Die Ausgangsthese ist, dass lange schon vor dem speculative turn das Denken im Futurum II und das visionäre Entwerfen anderer Vergangenheiten, Gegenwarten und Zukünfte zum konstitutiven Bestandteil feministischer, post- und dekolonialer Theorien sowie den Gender- und Queer-Studies gehörten. Deren Vertreter*innen und Verbündete in Kunst, Theorie, Literatur und Musik teilen ein grundsätzliches Misstrauen gegenüber traditionellen Wahrheits- und Wissenssystemen des Globalen Nordens und befragen deren als wahr und natürlich geltenden Annahmen auf ihren fiktionalen und narrativen Kern.13

Herauszustreichen, dass auch in den Grundannahmen, den Apparaten und den Strukturen der Wissen-schaft Geschichten und storytelling stecken – eine der zentralen Leistungen feministischer Theorie –, bedeutet auch, sich deren Kraft gewahr zu werden: „Ein feministisches Spekulieren“, schreibt Gramlich weiter, „nimmt die realitätskonstituierende Wirkmacht und Bedeutung von Fiktionen und Narrationen ernst und mittels einer Rekonfiguration für sich in Anspruch“.14 Diese Wirkmacht der Fiktion und dass diese besonders schwungvoll durch ein Denken im Futur II in Gang kommt, beschreibt auch Karin Harrasser.

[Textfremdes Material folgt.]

Context: an optimization exercise on an open-source flow, tuned for small area. The choices shown serve that exercise and are no tape-out recipe. Function was checked by simulation only, so behaviour that the tests miss may differ from the original. No activity file was given, so power comes from the tool's default toggle rates.

$ cat config.mk
export PLATFORM = sky130hd
export DESIGN_NAME = mem_moc_responder
export DESIGN_NICKNAME = mem_moc_responder
export VERILOG_FILES = /design/flow/design.v
export SDC_FILE = /design/flow/constraint.sdc
export NUM_CORES = 4
export LEC_CHECK = 0
export CAP_MARGIN = 20
export CORE_MARGIN = 2
export CORE_UTILIZATION = 30
export PLACE_DENSITY = 0.45
export SLEW_MARGIN = 20
$ cat constraint.sdc
create_clock -name core_clock -period 10.0 [get_ports {Clk}]
set_input_delay 2.0000 -clock core_clock [delete_from_list [all_inputs] [get_ports {Clk}]]
set_output_delay 2.0000 -clock core_clock [all_outputs]
set_load 0.01 [all_outputs]
$ cat design.v
package mem_pkg;
    localparam logic [1:0] DT_BYTE = 2'b00;
    localparam logic [1:0] DT_HALF = 2'b01;
    localparam logic [1:0] DT_WORD = 2'b10;
    localparam logic [1:0] DT_RSVD = 2'b11;
    typedef enum logic [1:0] {
        StIdle = 2'd0,
        StBusy = 2'd1,
        StDone = 2'd2
    } state_t;
    function automatic logic [3:0] lane_mask(input logic [1:0] dt);
        logic [3:0] m;
        case (dt)
            DT_BYTE: m = 4'b0001;
            DT_HALF: m = 4'b0011;
            DT_WORD: m = 4'b1111;
            default: m = 4'b0000;
        endcase
        lane_mask = m;
    endfunction
    function automatic logic [31:0] extend_rd(input logic [31:0] raw, input logic [1:0] dt,
                                              input logic sext);
        logic [31:0] r;
        case (dt)
            DT_BYTE: r = {{24{sext & raw[7]}}, raw[7:0]};
            DT_HALF: r = {{16{sext & raw[15]}}, raw[15:0]};
            default: r = raw;
        endcase
        extend_rd = r;
    endfunction
endpackage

Mit Rückgriff auf die Philosophin Isabelle Stengers plädiert sie für ein „Spekulieren gegen das Wahrscheinliche“. Während Börsenspekulationen oder futuristische Statistik auf das Wahrscheinliche wetten und so den Zukunftstrichter an Möglichkeiten zu verengen suchen, will dieses Spekulieren den Trichter an möglichen Zukünften erweitern.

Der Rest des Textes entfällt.